La casa galleggiante di lusso autosufficiente

L’ultima frontiera del lusso abitativo a Miami

Arkup#1 Miami è una vera e propria houseboat lunga 22,9m, si sviluppa su 2 piani e comprende 404 mq di superficie coperta.

La progettazione è frutto del lavoro tra lo studio americano Arkup e l’architetto olandese Koen Olthuis con un team di oltre 20 specialisti provenienti da 5 Paesi diversi ed è stata commissionata dall’amore del proprietario per gli yacht ed il mare.

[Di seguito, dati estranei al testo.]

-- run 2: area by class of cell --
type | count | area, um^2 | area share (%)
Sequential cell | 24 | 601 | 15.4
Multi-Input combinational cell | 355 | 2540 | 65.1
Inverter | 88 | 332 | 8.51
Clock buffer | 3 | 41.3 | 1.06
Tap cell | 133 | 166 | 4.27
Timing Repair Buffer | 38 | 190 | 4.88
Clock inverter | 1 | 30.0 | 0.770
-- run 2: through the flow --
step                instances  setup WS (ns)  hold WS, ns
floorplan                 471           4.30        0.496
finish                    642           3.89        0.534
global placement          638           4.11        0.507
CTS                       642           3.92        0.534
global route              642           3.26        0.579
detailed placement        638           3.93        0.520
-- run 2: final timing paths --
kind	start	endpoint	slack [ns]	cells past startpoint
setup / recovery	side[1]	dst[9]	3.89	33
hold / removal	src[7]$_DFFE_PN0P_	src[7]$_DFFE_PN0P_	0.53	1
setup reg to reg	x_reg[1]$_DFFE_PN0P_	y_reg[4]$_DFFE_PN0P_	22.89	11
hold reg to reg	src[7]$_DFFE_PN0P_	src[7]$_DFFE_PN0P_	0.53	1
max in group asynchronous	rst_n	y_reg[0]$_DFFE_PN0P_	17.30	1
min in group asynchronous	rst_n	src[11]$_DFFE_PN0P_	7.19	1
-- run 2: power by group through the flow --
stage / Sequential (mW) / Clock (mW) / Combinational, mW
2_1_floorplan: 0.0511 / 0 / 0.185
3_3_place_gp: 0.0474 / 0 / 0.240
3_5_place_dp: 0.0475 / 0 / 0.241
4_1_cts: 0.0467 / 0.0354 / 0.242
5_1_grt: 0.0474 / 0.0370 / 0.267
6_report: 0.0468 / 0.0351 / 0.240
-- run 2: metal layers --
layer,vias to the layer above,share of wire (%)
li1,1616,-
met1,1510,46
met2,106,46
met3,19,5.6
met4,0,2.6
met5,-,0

Arkup#1 Miami: la casa galleggiante di lusso autosufficiente

La sua caratteristica più interessante rispetto ad altre case galleggianti sono i suoi 4 pilastri idraulici telescopici che possono essere dispiegati ad una profondità di 6m per stabilizzare l’abitazione e sollevarla dal fondale al di sopra della linea di galleggiamento, al fine di evitare onde e ridurre la manutenzione dello scafo.

Arkup#1 Miami: la casa galleggiante di lusso autosufficiente

I progettisti hanno anche certificato che è classificata per resistere ad uragani di categoria 4 fino a 250 mph (250 km/h). Nell’Arkup#1 troviamo anche pannelli solari da 36 kW e batterie fino a 1.000 kWh sufficienti ad alimentarla autonomamente.

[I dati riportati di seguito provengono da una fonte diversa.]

## src/rtl/sro_pkg.sv

```systemverilog
`timescale 1ns / 1ps

package sro_pkg;

   // default sizing
   localparam int HOLD_CAPACITY_DEF = 15;
   localparam int TAG_WIDTH_DEF     = 16;

   // fixed field widths
   localparam int SEQ_WIDTH  = 32;
   localparam int KIND_WIDTH = 2;

   // result kinds
   localparam logic [KIND_WIDTH-1:0] KIND_PASS     = 2'd0;
   localparam logic [KIND_WIDTH-1:0] KIND_IN_ORDER = 2'd1;
   localparam logic [KIND_WIDTH-1:0] KIND_FLUSHED  = 2'd2;

   // command broadcast to every cell of the chain
   typedef enum logic [1:0] {
      CELL_HOLD   = 2'd0,
      CELL_INSERT = 2'd1,
      CELL_SHIFT  = 2'd2
   } cell_op_type;

   // what the chain reports back to the controller
   typedef struct packed {
      logic                 head_valid;
      logic [SEQ_WIDTH-1:0] head_seq;
      logic                 next_valid;
      logic [SEQ_WIDTH-1:0] next_seq;
      logic                 dup;
      logic                 near_full;
      logic                 full;
   } chain_status_type;

endpackage

```

## src/rtl/sro_cell.sv

```systemverilog
`timescale 1ns / 1ps

module sro_cell #(
   parameter int TAG_WIDTH = sro_pkg::TAG_WIDTH_DEF
) (
   input  logic                          clock,
   input  logic                          reset,
   input  sro_pkg::cell_op_type          op,
   input  logic                          dup,
   input  logic [sro_pkg::SEQ_WIDTH-1:0] key,
   input  logic [TAG_WIDTH-1:0]          new_tag,
   input  logic                          left_valid,
   input  logic [sro_pkg::SEQ_WIDTH-1:0] left_seq,
   input  logic [TAG_WIDTH-1:0]          left_tag,
   input  logic                          left_lt,
   input  logic                          right_valid,
   input  logic [sro_pkg::SEQ_WIDTH-1:0] right_seq,
   input  logic [TAG_WIDTH-1:0]          right_tag,
   output logic                          valid,
   output logic [sro_pkg::SEQ_WIDTH-1:0] seq,
   output logic [TAG_WIDTH-1:0]          tag,
   output logic                          lt,
   output logic                          eq
);
   import sro_pkg::*;

   logic                 valid_ff, valid_in;
   logic [SEQ_WIDTH-1:0] seq_ff, seq_in;
   logic [TAG_WIDTH-1:0] tag_ff, tag_in;

   // local compares against the broadcast key
   assign lt = valid_ff && (seq_ff < key);
   assign eq = valid_ff && (seq_ff == key);

   // next entry: keep, take the new item, take from left or from right
   always_comb begin
      valid_in = valid_ff;
      seq_in   = seq_ff;
      tag_in   = tag_ff;
      case (op)
         CELL_INSERT: begin
            if (dup) begin
               if (eq) begin
                  tag_in = new_tag;
               end
            end else if (!lt) begin
               if (left_lt) begin
                  valid_in = 1'b1;
                  seq_in   = key;
                  tag_in   = new_tag;
               end else begin
                  valid_in = left_valid;
                  seq_in   = left_seq;
                  tag_in   = left_tag;
               end
            end
         end
         CELL_SHIFT: begin
            valid_in = right_valid;
            seq_in   = right_seq;
            tag_in   = right_tag;
         end
         default: begin
            valid_in = valid_ff;
         end
      endcase
   end

   // valid bit clears on reset, payload does not
   always_ff @(posedge clock) begin
      if (reset) begin
         valid_ff <= 1'b0;
      end else begin
         valid_ff <= valid_in;
      end
      seq_ff <= seq_in;
      tag_ff <= tag_in;
   end

   assign valid = valid_ff;
   assign seq   = seq_ff;
   assign tag   = tag_ff;

endmodule

```

## src/rtl/sro_chain.sv

```systemverilog
`timescale 1ns / 1ps

module sro_chain #(
   parameter int HOLD_CAPACITY = sro_pkg::HOLD_CAPACITY_DEF,
   parameter int TAG_WIDTH     = sro_pkg::TAG_WIDTH_DEF
) (
   input  logic                          clock,
   input  logic                          reset,
   input  sro_pkg::cell_op_type          op,
   input  logic [sro_pkg::SEQ_WIDTH-1:0] key,
   input  logic [TAG_WIDTH-1:0]          new_tag,
   output sro_pkg::chain_status_type     status,
   output logic [TAG_WIDTH-1:0]          head_tag
);
   import sro_pkg::*;

   localparam int SLOTS = HOLD_CAPACITY + 1;

   logic [SLOTS-1:0]                valid_w, lt_w, eq_w;
   logic [SLOTS-1:0][SEQ_WIDTH-1:0] seq_w;
   logic [SLOTS-1:0][TAG_WIDTH-1:0] tag_w;
   logic                            dup;

   // a held copy of the key turns an insert into a tag overwrite
   assign dup = |eq_w;

   // cells kept packed at the low end, sorted by ascending number
   for (genvar i = 0; i < SLOTS; i++) begin : g_cell
      logic                 l_valid, l_lt, r_valid;
      logic [SEQ_WIDTH-1:0] l_seq, r_seq;
      logic [TAG_WIDTH-1:0] l_tag, r_tag;

      if (i == 0) begin : g_first
         assign l_valid = 1'b0;
         assign l_lt    = 1'b1;
         assign l_seq   = '0;
         assign l_tag   = '0;
      end else begin : g_inner_l
         assign l_valid = valid_w[i-1];
         assign l_lt    = lt_w[i-1];
         assign l_seq   = seq_w[i-1];
         assign l_tag   = tag_w[i-1];
      end

      if (i == SLOTS - 1) begin : g_last
         assign r_valid = 1'b0;
         assign r_seq   = '0;
         assign r_tag   = '0;
      end else begin : g_inner_r
         assign r_valid = valid_w[i+1];
         assign r_seq   = seq_w[i+1];
         assign r_tag   = tag_w[i+1];
      end

      sro_cell #(
         .TAG_WIDTH(TAG_WIDTH)
      ) u_cell (
         .clock      (clock),
         .reset      (reset),
         .op         (op),
         .dup        (dup),
         .key        (key),
         .new_tag    (new_tag),
         .left_valid (l_valid),
         .left_seq   (l_seq),
         .left_tag   (l_tag),
         .left_lt    (l_lt),
         .right_valid(r_valid),
         .right_seq  (r_seq),
         .right_tag  (r_tag),
         .valid      (valid_w[i]),
         .seq        (seq_w[i]),
         .tag        (tag_w[i]),
         .lt         (lt_w[i]),
         .eq         (eq_w[i])
      );
   end

   // status toward the controller
   assign status.head_valid = valid_w[0];
   assign status.head_seq   = seq_w[0];
   assign status.next_valid = valid_w[1];
   assign status.next_seq   = seq_w[1];
   assign status.dup        = dup;
   assign status.near_full  = valid_w[SLOTS-2];
   assign status.full       = valid_w[SLOTS-1];
   assign head_tag          = tag_w[0];

endmodule

```

## src/rtl/sequence_reorder_buffer.sv

```systemverilog
`timescale 1ns / 1ps

// Reorders TCP packet descriptors by sequence number. Non-TCP descriptors, stale ones
// (number below the expected one) and out-of-order ones that only go into the hold table
// leave the sequencer idle. An in-order descriptor is released at once, followed by every
// held packet that continues the sequence, one result per cycle while rsp_stall is low;
// when an insert fills the table past HOLD_CAPACITY the expected number jumps to the
// smallest held one and that run is flushed the same way. The held packets live in a
// sorted chain of HOLD_CAPACITY + 1 cells, so the smallest held number is always at the
// head and each release is a shift of the chain; req_stall stays high while a run is
// being released.
module sequence_reorder_buffer #(
   parameter int HOLD_CAPACITY = sro_pkg::HOLD_CAPACITY_DEF,
   parameter int TAG_WIDTH     = sro_pkg::TAG_WIDTH_DEF
) (
   input  logic                           clock,
   input  logic                           reset,
   input  logic                           req_valid,
   output logic                           req_stall,
   input  logic                           req_is_tcp,
   input  logic [sro_pkg::SEQ_WIDTH-1:0]  req_seq_num,
   input  logic [TAG_WIDTH-1:0]           req_packet_tag,
   output logic                           rsp_valid,
   input  logic                           rsp_stall,
   output logic [TAG_WIDTH-1:0]           rsp_out_tag,
   output logic [sro_pkg::KIND_WIDTH-1:0] rsp_out_kind,
   output logic                           rsp_last_of_run
);
   import sro_pkg::*;

   typedef enum logic [1:0] {
      ST_IDLE = 2'b01,
      ST_RUN  = 2'b10
   } state_type;

   state_type            state_ff, state_in;
   logic [SEQ_WIDTH-1:0] expected_ff, expected_in;

   logic                  rsp_valid_ff, rsp_valid_in;
   logic [TAG_WIDTH-1:0]  rsp_tag_ff, rsp_tag_in;
   logic [KIND_WIDTH-1:0] rsp_kind_ff, rsp_kind_in;
   logic                  rsp_last_ff, rsp_last_in;

   chain_status_type     status;
   logic [TAG_WIDTH-1:0] head_tag;
   cell_op_type          chain_op;

   logic                 out_free, accept, in_order, stale;
   logic [SEQ_WIDTH-1:0] seq_plus, head_plus;
   logic                 in_order_last, run_last, run_step;

   // handshake
   assign out_free  = !rsp_valid_ff || !rsp_stall;
   assign req_stall = (state_ff != ST_IDLE) || !out_free;
   assign accept    = req_valid && !req_stall;
   assign run_step  = (state_ff == ST_RUN) && out_free;

   // classification of the incoming descriptor
   assign in_order  = req_is_tcp && (req_seq_num == expected_ff);
   assign stale     = req_is_tcp && (req_seq_num < expected_ff);
   assign seq_plus  = req_seq_num + 1'b1;
   assign head_plus = status.head_seq + 1'b1;

   // lookahead: does the head continue the run after this result
   assign in_order_last = !(status.head_valid && (status.head_seq == seq_plus));
   assign run_last      = !(status.next_valid && (status.next_seq == head_plus));

   // chain command
   always_comb begin
      chain_op = CELL_HOLD;
      if (accept && req_is_tcp && !in_order && !stale) begin
         chain_op = CELL_INSERT;
      end else if (run_step) begin
         chain_op = CELL_SHIFT;
      end
   end

   sro_chain #(
      .HOLD_CAPACITY(HOLD_CAPACITY),
      .TAG_WIDTH    (TAG_WIDTH)
   ) u_chain (
      .clock   (clock),
      .reset   (reset),
      .op      (chain_op),
      .key     (req_seq_num),
      .new_tag (req_packet_tag),
      .status  (status),
      .head_tag(head_tag)
   );

   // sequencer, expected number and output register
   always_comb begin
      state_in     = state_ff;
      expected_in  = expected_ff;
      rsp_valid_in = rsp_valid_ff && rsp_stall;
      rsp_tag_in   = rsp_tag_ff;
      rsp_kind_in  = rsp_kind_ff;
      rsp_last_in  = rsp_last_ff;
      case (state_ff)
         ST_IDLE: begin
            if (accept) begin
               if (!req_is_tcp) begin
                  rsp_valid_in = 1'b1;
                  rsp_tag_in   = req_packet_tag;
                  rsp_kind_in  = KIND_PASS;
                  rsp_last_in  = 1'b1;
               end else if (in_order) begin
                  rsp_valid_in = 1'b1;
                  rsp_tag_in   = req_packet_tag;
                  rsp_kind_in  = KIND_IN_ORDER;
                  rsp_last_in  = in_order_last;
                  expected_in  = seq_plus;
                  if (!in_order_last) begin
                     state_in = ST_RUN;
                  end
               end else if (!stale && !status.dup && status.near_full) begin
                  // insert overflows the table: flush from the smallest held number
                  state_in = ST_RUN;
               end
            end
         end
         ST_RUN: begin
            if (run_step) begin
               rsp_valid_in = 1'b1;
               rsp_tag_in   = head_tag;
               rsp_kind_in  = KIND_FLUSHED;
               rsp_last_in  = run_last;
               expected_in  = head_plus;
               if (run_last) begin
                  state_in = ST_IDLE;
               end
            end
         end
         default: begin
            state_in = ST_IDLE;
         end
      endcase
   end

   always_ff @(posedge clock) begin
      if (reset) begin
         state_ff     <= ST_IDLE;
         expected_ff  <= '0;
         rsp_valid_ff <= 1'b0;
      end else begin
         state_ff     <= state_in;
         expected_ff  <= expected_in;
         rsp_valid_ff <= rsp_valid_in;
      end
      rsp_tag_ff  <= rsp_tag_in;
      rsp_kind_ff <= rsp_kind_in;
      rsp_last_ff <= rsp_last_in;
   end

   assign rsp_valid       = rsp_valid_ff;
   assign rsp_out_tag     = rsp_tag_ff;
   assign rsp_out_kind    = rsp_kind_ff;
   assign rsp_last_of_run = rsp_last_ff;

`ifndef ASSERT_OFF
   // a run always has a held packet at the head of the chain
   a_run_head: assert property (@(posedge clock) disable iff (reset)
      (state_ff == ST_RUN) |-> status.head_valid)
      else $error("run active with empty chain head");

   // a transfer that is not last leaves more of the run to come
   a_not_last_run: assert property (@(posedge clock) disable iff (reset)
      (rsp_valid && !rsp_stall && !rsp_last_of_run) |-> (state_ff == ST_RUN))
      else $error("non-last result without a run in progress");

   // a full chain is only ever seen while it is being flushed
   a_full_flush: assert property (@(posedge clock) disable iff (reset)
      status.full |-> (state_ff == ST_RUN))
      else $error("hold table full outside a flush");

   // the result kind never takes the unused code
   a_kind_code: assert property (@(posedge clock) disable iff (reset)
      rsp_valid |-> (rsp_out_kind == KIND_PASS || rsp_out_kind == KIND_IN_ORDER ||
                     rsp_out_kind == KIND_FLUSHED))
      else $error("illegal result kind");
`endif

endmodule
```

L’acqua piovana viene raccolta dal tetto e purificata per renderla potabile ed è dotata di ogni comfort: internet, tv e radio. La casa è azionata da una coppia di propulsori azimut elettrici da 100 kW (134 CV), che le consentono di raggiungere sino a 7 nodi di velocità (13 km/h), senza l’utilizzo di carburanti.

Arkup#1 Miami: la casa galleggiante di lusso autosufficiente

La casa è molto luminosa e perfettamente climatizzata, si sviluppa su una pianta rettangolare regolare cinta da ampie vetrate. Al piano terra: salotto, zona pranzo, cucina, bagno e la terrazza esterna di ben 77 mq con angolo cucina ed area relax.

Arkup#1 Miami: la casa galleggiante di lusso autosufficiente

Al piano superiore, ci sono 4 camere da letto, ognuna con bagno privato. Gli interni sono caratterizzati da linee pulite ed un’estetica minimalista in cui domina il bianco. I mobili sono progettati su misura e realizzati con materiali sostenibili.

Questo gioiellino è ora in vendita per 5,5 milioni di dollari!